To contain the spread of COVID‐19, numerous countries have implemented control measures related to international travel. These include:
· complete closure of borders (i.e. a total ban on any border crossings);
· partial travel restrictions (e.g. restrictions on air travel only, or restrictions on travellers from certain countries);
· entry or exit screening (e.g. when travellers are asked about symptoms, examined physically, or tested for infection when leaving or entering a country);
· quarantine of travellers (e.g. when travellers have to stay at home or at a specific place for some time after crossing a border).
Some countries implemented similar travel‐related control measures during the recent outbreaks of two related diseases, severe acute respiratory syndrome (SARS) and Middle East respiratory syndrome (MERS).

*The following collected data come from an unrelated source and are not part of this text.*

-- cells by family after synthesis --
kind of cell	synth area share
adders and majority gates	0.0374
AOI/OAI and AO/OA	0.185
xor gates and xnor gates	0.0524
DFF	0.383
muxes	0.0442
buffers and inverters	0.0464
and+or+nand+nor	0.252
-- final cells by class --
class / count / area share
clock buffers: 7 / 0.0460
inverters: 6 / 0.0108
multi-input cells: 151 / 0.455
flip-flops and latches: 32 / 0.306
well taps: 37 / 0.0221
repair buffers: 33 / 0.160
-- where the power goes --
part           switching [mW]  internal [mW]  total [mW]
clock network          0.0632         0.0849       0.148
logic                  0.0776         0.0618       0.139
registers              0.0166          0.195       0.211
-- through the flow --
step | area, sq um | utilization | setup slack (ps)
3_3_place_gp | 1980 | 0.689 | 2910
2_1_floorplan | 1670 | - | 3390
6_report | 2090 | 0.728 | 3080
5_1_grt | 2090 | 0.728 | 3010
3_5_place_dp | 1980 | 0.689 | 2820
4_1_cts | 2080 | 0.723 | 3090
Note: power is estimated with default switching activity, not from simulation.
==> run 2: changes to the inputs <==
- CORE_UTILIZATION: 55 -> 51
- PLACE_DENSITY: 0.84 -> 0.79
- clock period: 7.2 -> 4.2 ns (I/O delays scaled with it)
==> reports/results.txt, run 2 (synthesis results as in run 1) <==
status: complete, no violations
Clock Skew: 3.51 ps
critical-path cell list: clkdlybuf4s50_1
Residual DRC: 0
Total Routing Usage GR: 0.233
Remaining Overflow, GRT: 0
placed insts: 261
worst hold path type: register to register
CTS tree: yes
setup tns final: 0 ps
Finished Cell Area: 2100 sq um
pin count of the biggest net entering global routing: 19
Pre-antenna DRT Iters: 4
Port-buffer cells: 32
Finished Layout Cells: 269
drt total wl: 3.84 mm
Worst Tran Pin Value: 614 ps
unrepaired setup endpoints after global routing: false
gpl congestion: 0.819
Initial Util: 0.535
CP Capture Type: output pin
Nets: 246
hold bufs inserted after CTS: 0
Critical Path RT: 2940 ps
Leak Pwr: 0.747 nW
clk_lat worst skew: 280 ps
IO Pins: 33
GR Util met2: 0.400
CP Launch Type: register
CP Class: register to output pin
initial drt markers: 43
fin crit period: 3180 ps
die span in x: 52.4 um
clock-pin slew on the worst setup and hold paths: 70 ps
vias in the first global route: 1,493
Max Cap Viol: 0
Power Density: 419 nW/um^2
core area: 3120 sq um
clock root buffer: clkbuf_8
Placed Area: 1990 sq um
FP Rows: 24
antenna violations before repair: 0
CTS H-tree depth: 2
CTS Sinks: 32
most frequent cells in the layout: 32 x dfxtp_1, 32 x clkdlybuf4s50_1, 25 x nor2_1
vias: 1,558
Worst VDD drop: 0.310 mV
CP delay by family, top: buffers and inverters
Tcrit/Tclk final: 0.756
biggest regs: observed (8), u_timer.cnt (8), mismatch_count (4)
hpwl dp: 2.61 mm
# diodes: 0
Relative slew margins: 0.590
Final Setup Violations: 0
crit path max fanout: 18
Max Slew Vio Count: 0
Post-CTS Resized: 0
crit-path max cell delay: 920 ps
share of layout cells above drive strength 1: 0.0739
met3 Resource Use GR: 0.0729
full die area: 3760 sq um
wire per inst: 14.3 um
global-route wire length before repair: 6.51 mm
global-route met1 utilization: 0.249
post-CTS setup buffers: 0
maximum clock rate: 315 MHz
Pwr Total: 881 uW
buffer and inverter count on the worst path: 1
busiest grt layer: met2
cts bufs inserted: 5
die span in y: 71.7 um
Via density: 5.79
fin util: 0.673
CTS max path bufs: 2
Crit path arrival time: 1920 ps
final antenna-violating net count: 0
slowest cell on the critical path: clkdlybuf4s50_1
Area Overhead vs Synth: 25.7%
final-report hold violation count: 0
### config.mk
export PLATFORM = sky130hd
export DESIGN_NAME = mem_wr_arb
export DESIGN_NICKNAME = d
export VERILOG_FILES = /design/src/rtl/mem_pkg.sv /design/src/rtl/mem_wr_arb_rr_pick.sv /design/src/rtl/mem_wr_arb.sv
export SDC_FILE = /design/constraint.sdc
export NUM_CORES = 1
export LEC_CHECK = 0
export ABC_CLOCK_PERIOD_IN_PS = 7700
export BUFFER_PORTS_ARGS = -buffer_cell sky130_fd_sc_hd__clkbuf_2
export CORE_AREA = 2 2 109 84
export DETAILED_ROUTE_END_ITERATION = 6
export DIE_AREA = 0 0 111 86
export PLACE_DENSITY = 0.81
export REMOVE_ABC_BUFFERS = 1
export SETUP_SLACK_MARGIN = 0.02
export SYNTH_ARGS = -nofsm -noshare
export SYNTH_HDL_FRONTEND = slang
export SYNTH_HIERARCHICAL = 1
export SYNTH_SLANG_ARGS = --single-unit
export TNS_END_PERCENT = 100
### constraint.sdc
create_clock -name clk -period 7.7 [get_ports clk]
set_input_delay 0.77 -clock clk [delete_from_list [all_inputs] [get_ports clk]]
set_output_delay 0.77 -clock clk [all_outputs]
set_load 0.05 [all_outputs]
`config.mk`:
```
export PLATFORM = sky130hd
export DESIGN_NAME = press_count_rpt
export DESIGN_NICKNAME = d
export VERILOG_FILES = /design/src/rtl/press_count_rpt.sv
export SDC_FILE = /design/constraint.sdc
export NUM_CORES = 1
export LEC_CHECK = 0
export CORE_MARGIN = 5
export CORE_UTILIZATION = 35
export CTS_CLUSTER_SIZE = 40
export DETAILED_ROUTE_END_ITERATION = 8
export PLACE_DENSITY = 0.52
export SLEW_MARGIN = 20
export SYNTH_ARGS = -nofsm -noshare
export SYNTH_HDL_FRONTEND = slang
export SYNTH_HIERARCHICAL = 1
export SYNTH_SLANG_ARGS = --single-unit
```
`constraint.sdc`:
```
create_clock -name clock -period 7.7 [get_ports clock]
set_input_delay 1.155 -clock clock [delete_from_list [all_inputs] [get_ports clock]]
set_output_delay 1.155 -clock clock [all_outputs]
set_load 0.01 [all_outputs]
```
`src/rtl/press_count_rpt.sv`:
```
// press_count_rpt: two debounced push-buttons with auto-repeat
// driving a WIDTH-bit up/down counter with wrap or saturate.

module press_count_rpt_ch #(
  parameter int DEBOUNCE     = 4,
  parameter int REPEAT_DELAY = 16,
  parameter int REPEAT_RATE  = 4
) (
  input  logic clock,
  input  logic reset,
  input  logic raw,
  output logic pressed,
  output logic step
);

  localparam int DW = $clog2(DEBOUNCE + 1);
  localparam int HW =
    (REPEAT_DELAY > 0) ? $clog2(REPEAT_DELAY + 1) : 1;
  localparam int RW =
    (REPEAT_RATE > 1) ? $clog2(REPEAT_RATE) : 1;
  localparam logic [DW-1:0] D_LAST = DW'(DEBOUNCE - 1);
  localparam logic [HW-1:0] H_TOP  = HW'(REPEAT_DELAY);
  localparam logic [RW-1:0] R_LAST = RW'(REPEAT_RATE - 1);
  localparam bit REP_EN = (REPEAT_DELAY > 0);

  logic          meta_q, meta_d;
  logic          sync_q, sync_d;
  logic          prs_q, prs_d;
  logic          dly_q, dly_d;
  logic [DW-1:0] db_q, db_d;
  logic [HW-1:0] h_q, h_d;
  logic [RW-1:0] r_q, r_d;
  logic          at_top;
  logic          rep;

  assign pressed = prs_q;

  // Sync, debounce, saturating hold count and repeat phase
  always_comb begin
    meta_d = raw;
    sync_d = meta_q;
    dly_d  = prs_q;
    prs_d  = prs_q;
    db_d   = '0;
    h_d    = '0;
    r_d    = '0;
    at_top = (h_q == H_TOP);
    if (sync_q != prs_q) begin
      if (db_q == D_LAST) begin
        prs_d = ~prs_q;
      end else begin
        db_d = db_q + 1'b1;
      end
    end
    if (prs_q) begin
      h_d = at_top ? h_q : h_q + 1'b1;
      if (at_top) begin
        r_d = (r_q == R_LAST) ? '0 : r_q + 1'b1;
      end
    end
    rep  = REP_EN && prs_q && at_top && (r_q == '0);
    step = (prs_q & ~dly_q) | rep;
  end

  // Channel state register
  always_ff @(posedge clock) begin
    if (reset) begin
      meta_q <= 1'b0;
      sync_q <= 1'b0;
      prs_q  <= 1'b0;
      dly_q  <= 1'b0;
      db_q   <= '0;
      h_q    <= '0;
      r_q    <= '0;
    end else begin
      meta_q <= meta_d;
      sync_q <= sync_d;
      prs_q  <= prs_d;
      dly_q  <= dly_d;
      db_q   <= db_d;
      h_q    <= h_d;
      r_q    <= r_d;
    end
  end

endmodule

module press_count_rpt #(
  parameter int WIDTH        = 8,
  parameter int DEBOUNCE     = 4,
  parameter int REPEAT_DELAY = 16,
  parameter int REPEAT_RATE  = 4,
  parameter int SATURATE     = 0
) (
  input  logic             clock,
  input  logic             reset,
  input  logic             countu,
  input  logic             countd,
  output logic [WIDTH-1:0] nr_presses,
  output logic             pressed_u,
  output logic             pressed_d,
  output logic             overflow,
  output logic             underflow
);

  localparam logic [WIDTH-1:0] MAX = '1;
  localparam bit SAT = (SATURATE != 0);

  logic             step_u;
  logic             step_d;
  logic             up_only;
  logic             dn_only;
  logic [WIDTH-1:0] cnt_q, cnt_d;
  logic             ovf_q, ovf_d;
  logic             unf_q, unf_d;

  press_count_rpt_ch #(
    .DEBOUNCE     (DEBOUNCE),
    .REPEAT_DELAY (REPEAT_DELAY),
    .REPEAT_RATE  (REPEAT_RATE)
  ) u_ch (
    .clock   (clock),
    .reset   (reset),
    .raw     (countu),
    .pressed (pressed_u),
    .step    (step_u)
  );

  press_count_rpt_ch #(
    .DEBOUNCE     (DEBOUNCE),
    .REPEAT_DELAY (REPEAT_DELAY),
    .REPEAT_RATE  (REPEAT_RATE)
  ) d_ch (
    .clock   (clock),
    .reset   (reset),
    .raw     (countd),
    .pressed (pressed_d),
    .step    (step_d)
  );

  assign up_only    = step_u & ~step_d;
  assign dn_only    = step_d & ~step_u;
  assign nr_presses = cnt_q;
  assign overflow   = ovf_q;
  assign underflow  = unf_q;

  // Counter next value; coincident steps cancel
  always_comb begin
    cnt_d = cnt_q;
    ovf_d = 1'b0;
    unf_d = 1'b0;
    unique case (1'b1)
      up_only: begin
        ovf_d = (cnt_q == MAX);
        if (!(ovf_d && SAT)) cnt_d = cnt_q + 1'b1;
      end
      dn_only: begin
        unf_d = (cnt_q == '0);
        if (!(unf_d && SAT)) cnt_d = cnt_q - 1'b1;
      end
      default: ;
    endcase
  end

  // Counter and flag register
  always_ff @(posedge clock) begin
    if (reset) begin
      cnt_q <= '0;
      ovf_q <= 1'b0;
      unf_q <= 1'b0;
    end else begin
      cnt_q <= cnt_d;
      ovf_q <= ovf_d;
      unf_q <= unf_d;
    end
  end

endmodule

```
==> impl_metrics.env <==
export IMPL_status="complete, no violations"
export IMPL_async_reset_ff_frac=0
export IMPL_drv_cap=0
export IMPL_crit_required_ns=7.91
export IMPL_wl_per_cell_um=12.1
export IMPL_drive_above_1_share=0.0944
export IMPL_crit_cells=13
export IMPL_rsz0062_at_grt="false"
export IMPL_grt_max_degree=26
export IMPL_cp_arrival_ns=3.95
export IMPL_min_period_ns=3.74
export IMPL_hpwl_mm=2.56
export IMPL_synth_flop_cell="dfxtp_1"
export IMPL_path_class="reg -> reg"
export IMPL_htreeDepth=2
export IMPL_hold_path_class="reg -> reg"
export IMPL_cts_buffers_inserted=5
export IMPL_ys_seq_elements=38
export IMPL_power_leakage_nw=0.860
export IMPL_die_w_um=88.2
export IMPL_multi_input_area_um2=1230
export IMPL_seq_power_share=0.575
export IMPL_ys_seq_area_frac=0.355
export IMPL_start_util=0.362
export IMPL_holdBufCountCts=0
export IMPL_pwr_share_comb=0.022
export IMPL_synth_area_per_cell_um2=9.56
export IMPL_grt_overflow=0
export IMPL_p_int_w=0.000274
export IMPL_synth_edff_count=0
export IMPL_fin_tns_setup_ns=0
export IMPL_powerDensity_nw_per_um2=144
export IMPL_num_rows=28
export IMPL_hold_viol_final=0
export IMPL_ios=16
export IMPL_post_route_period_util=0.486
export IMPL_postCtsSetupRepairBufs=0
export IMPL_fin_cells=308
export IMPL_finalPower_w=0.000345
export IMPL_dieHeight_um=88.2
export IMPL_crit_slowest_cell="nor4bb_1"
export IMPL_clock_skew_ns=0.00456
export IMPL_track_usage=0.110
export IMPL_clockPowerShare=0.403
export IMPL_synth_cell_types=54
export IMPL_areaGrowthSynthToFinish_pct=12.0
export IMPL_fmax_mhz=267
export IMPL_drt_iter0_drc=68
export IMPL_setup_viol=0
export IMPL_path_buf_inv=2
export IMPL_drc=0
export IMPL_cp_cell_sequence="inv_1, ha_1, nor4bb_1, a31o_2, inv_1, ha_1, xor2_1, ha_1, and3b_1, o21ai_0, a21oi_1, or4_1, a21oi_1"
export IMPL_clkSinkCount=38
export IMPL_coreArea_um2=5920
export IMPL_ant_nets=0
export IMPL_yosysWarnings=6
export IMPL_postCtsResizedCells=0
export IMPL_clockBufferDepth=2
export IMPL_r2r_cells=13
export IMPL_swShare=0.206
export IMPL_wl_mm=3.74
export IMPL_antenna_found_initial=0
export IMPL_grt_pass1_wl_mm=6.83
export IMPL_preCtsSetupSlack_ns=3.95
export IMPL_critPathCaptureType="register"
export IMPL_grt_pass1_vias=1482
export IMPL_num_vias=1572
export IMPL_cpMostUsedCell="ha_1"
export IMPL_hold_depth=1
export IMPL_syn_inst=224
export IMPL_io_buffers=15
export IMPL_tightest_slew_ns=1.02
export IMPL_path_delay_family="simple AND/OR/NAND/NOR gates"
export IMPL_via_per_inst=5.10
export IMPL_insertion_delay_ns=0.28
export IMPL_clkTransAtPathRegs_ns=0.07
export IMPL_gp_congestion=0.760
export IMPL_syn_num_nets=244
export IMPL_seqCellArea_um2=761
export IMPL_worst_slew_margin_rel=0.313
export IMPL_timing_final_ws_setup_ns=3.96
export IMPL_p_sw_w=0.0000709
export IMPL_diodes=0
export IMPL_root_buffer="clkbuf_8"
export IMPL_cts_tree="yes"
export IMPL_drv_slew=0
export IMPL_dieArea_um2=7780
export IMPL_peakVddDrop_v=0.0000781
export IMPL_layout_nets=252
export IMPL_drtPass1Iterations=4
export IMPL_fillers=584
export IMPL_place_inst=300
export IMPL_startpoint_type="register"
export IMPL_max_stage_delay_ns=0.80
export IMPL_synth_area_um2=2140
export IMPL_cp_max_fo=19
## src/rtl/mips_muldiv_unit.sv

```systemverilog
// Iterative multiply/divide unit holding the architectural HI/LO registers.
// Shift-add multiply, restoring divide, sign fixup in a final cycle.
module mips_muldiv_unit #(
  parameter int WIDTH = 32
) (
  input  logic             clk,
  input  logic             rst_n,
  input  logic             start,
  input  logic [2:0]       op,
  input  logic [WIDTH-1:0] a,
  input  logic [WIDTH-1:0] b,
  output logic [WIDTH-1:0] hi,
  output logic [WIDTH-1:0] lo,
  output logic             busy,
  output logic             done,
  output logic             dz,
  output logic             ovf,
  output logic             err
);

  localparam int CW = $clog2(WIDTH) + 1;

  localparam logic [2:0] OP_MULT  = 3'd0;
  localparam logic [2:0] OP_MULTU = 3'd1;
  localparam logic [2:0] OP_DIV   = 3'd2;
  localparam logic [2:0] OP_DIVU  = 3'd3;
  localparam logic [2:0] OP_MTHI  = 3'd4;
  localparam logic [2:0] OP_MTLO  = 3'd5;

  localparam logic [WIDTH-1:0] MOST_NEG = {1'b1, {(WIDTH-1){1'b0}}};

  typedef enum logic [1:0] {S_IDLE, S_CALC, S_FIX} state_t;

  state_t             state_q, state_d;
  logic [CW-1:0]      cnt_q, cnt_d;
  logic [2*WIDTH-1:0] acc_q, acc_d;
  logic [WIDTH-1:0]   opnd_q, opnd_d;
  logic [WIDTH-1:0]   a_raw_q, a_raw_d;
  logic               is_div_q, is_div_d;
  logic               neg_q, neg_d;
  logic               rneg_q, rneg_d;
  logic               zdiv_q, zdiv_d;
  logic               ovf_pend_q, ovf_pend_d;
  logic [WIDTH-1:0]   hi_q, hi_d, lo_q, lo_d;
  logic               busy_q, busy_d, done_q, done_d;
  logic               dz_q, dz_d, ovf_q, ovf_d, err_q, err_d;

  logic               signed_op;
  logic [WIDTH-1:0]   abs_a, abs_b, ma, mb;
  logic [WIDTH:0]     mul_sum, div_shift, div_diff;
  logic               div_ge;
  logic [2*WIDTH-1:0] mul_next, div_next, prod;
  logic [WIDTH-1:0]   quo, rem;

  always_comb begin
    signed_op = (op == OP_MULT) || (op == OP_DIV);
    abs_a     = a[WIDTH-1] ? -a : a;
    abs_b     = b[WIDTH-1] ? -b : b;
    ma        = signed_op ? abs_a : a;
    mb        = signed_op ? abs_b : b;

    // Multiply: low half holds the multiplier, upper half accumulates.
    mul_sum   = {1'b0, acc_q[2*WIDTH-1:WIDTH]} + (acc_q[0] ? {1'b0, opnd_q} : '0);
    mul_next  = {mul_sum, acc_q[WIDTH-1:1]};

    // Divide: upper half is the partial remainder, low half shifts quotient bits in.
    div_shift = {acc_q[2*WIDTH-1:WIDTH], acc_q[WIDTH-1]};
    div_diff  = div_shift - {1'b0, opnd_q};
    div_ge    = div_shift >= {1'b0, opnd_q};
    div_next  = div_ge ? {div_diff[WIDTH-1:0], acc_q[WIDTH-2:0], 1'b1}
                       : {div_shift[WIDTH-1:0], acc_q[WIDTH-2:0], 1'b0};

    prod      = neg_q ? -acc_q : acc_q;
    quo       = neg_q ? -acc_q[WIDTH-1:0] : acc_q[WIDTH-1:0];
    rem       = rneg_q ? -acc_q[2*WIDTH-1:WIDTH] : acc_q[2*WIDTH-1:WIDTH];
  end

  always_comb begin
    state_d    = state_q;
    cnt_d      = cnt_q;
    acc_d      = acc_q;
    opnd_d     = opnd_q;
    a_raw_d    = a_raw_q;
    is_div_d   = is_div_q;
    neg_d      = neg_q;
    rneg_d     = rneg_q;
    zdiv_d     = zdiv_q;
    ovf_pend_d = ovf_pend_q;
    hi_d       = hi_q;
    lo_d       = lo_q;
    busy_d     = busy_q;
    done_d     = 1'b0;
    dz_d       = dz_q;
    ovf_d      = ovf_q;
    err_d      = 1'b0;

    case (state_q)
      S_IDLE: begin
        if (start) begin
          case (op)
            OP_MULT, OP_MULTU, OP_DIV, OP_DIVU: begin
              is_div_d   = op[1];
              acc_d      = op[1] ? {{WIDTH{1'b0}}, ma} : {{WIDTH{1'b0}}, mb};
              opnd_d     = op[1] ? mb : ma;
              a_raw_d    = a;
              neg_d      = signed_op & (a[WIDTH-1] ^ b[WIDTH-1]);
              rneg_d     = signed_op & a[WIDTH-1];
              zdiv_d     = (b == '0);
              ovf_pend_d = (op == OP_DIV) && (a == MOST_NEG) && (b == '1);
              cnt_d      = CW'(WIDTH);
              busy_d     = 1'b1;
              dz_d       = 1'b0;
              ovf_d      = 1'b0;
              state_d    = S_CALC;
            end
            OP_MTHI: hi_d  = a;
            OP_MTLO: lo_d  = a;
            default: err_d = 1'b1;
          endcase
        end
      end
      S_CALC: begin
        err_d = start;
        acc_d = is_div_q ? div_next : mul_next;
        cnt_d = cnt_q - CW'(1);
        if (cnt_q == CW'(1)) state_d = S_FIX;
      end
      S_FIX: begin
        err_d = start;
        if (!is_div_q) begin
          hi_d = prod[2*WIDTH-1:WIDTH];
          lo_d = prod[WIDTH-1:0];
        end else if (zdiv_q) begin
          hi_d = a_raw_q;
          lo_d = '1;
        end else begin
          hi_d = rem;
          lo_d = quo;
        end
        dz_d    = is_div_q & zdiv_q;
        ovf_d   = is_div_q & ovf_pend_q;
        done_d  = 1'b1;
        busy_d  = 1'b0;
        state_d = S_IDLE;
      end
      default: state_d = S_IDLE;
    endcase
  end

  always_ff @(posedge clk or negedge rst_n) begin
    if (!rst_n) begin
      state_q    <= S_IDLE;
      cnt_q      <= '0;
      acc_q      <= '0;
      opnd_q     <= '0;
      a_raw_q    <= '0;
      is_div_q   <= 1'b0;
      neg_q      <= 1'b0;
      rneg_q     <= 1'b0;
      zdiv_q     <= 1'b0;
      ovf_pend_q <= 1'b0;
      hi_q       <= '0;
      lo_q       <= '0;
      busy_q     <= 1'b0;
      done_q     <= 1'b0;
      dz_q       <= 1'b0;
      ovf_q      <= 1'b0;
      err_q      <= 1'b0;
    end else begin
      state_q    <= state_d;
      cnt_q      <= cnt_d;
      acc_q      <= acc_d;
      opnd_q     <= opnd_d;
      a_raw_q    <= a_raw_d;
      is_div_q   <= is_div_d;
      neg_q      <= neg_d;
      rneg_q     <= rneg_d;
      zdiv_q     <= zdiv_d;
      ovf_pend_q <= ovf_pend_d;
      hi_q       <= hi_d;
      lo_q       <= lo_d;
      busy_q     <= busy_d;
      done_q     <= done_d;
      dz_q       <= dz_d;
      ovf_q      <= ovf_d;
      err_q      <= err_d;
    end
  end

  assign hi   = hi_q;
  assign lo   = lo_q;
  assign busy = busy_q;
  assign done = done_q;
  assign dz   = dz_q;
  assign ovf  = ovf_q;
  assign err  = err_q;

endmodule

```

What did we want to find out?
We wanted to find out how effective travel‐related control measures are in containing the COVID‐19 pandemic. We also wanted to know about the costs of the measures and what effect they have on healthcare and other resource use, as well as potential negative effects, such as feeling isolated.
What we did
We searched for studies on the effects of travel‐related control measures on the spread of COVID‐19, as well as on SARS and MERS to provide supporting information. Studies had to report how many cases (people with infection) the measures prevented or detected, and whether the measures changed the course of the epidemic. Studies could include people of any age, anywhere. They could be of any design including studies that used ‘real‐life’ data (observational studies) or hypothetical data from computer‐generated simulations (modelling studies).
We included studies published up to 26 June 2020.
What we found
We found 25 studies on COVID‐19, 10 on SARS and one on both SARS and MERS. Studies took place across the world except for Africa and the eastern Mediterranean.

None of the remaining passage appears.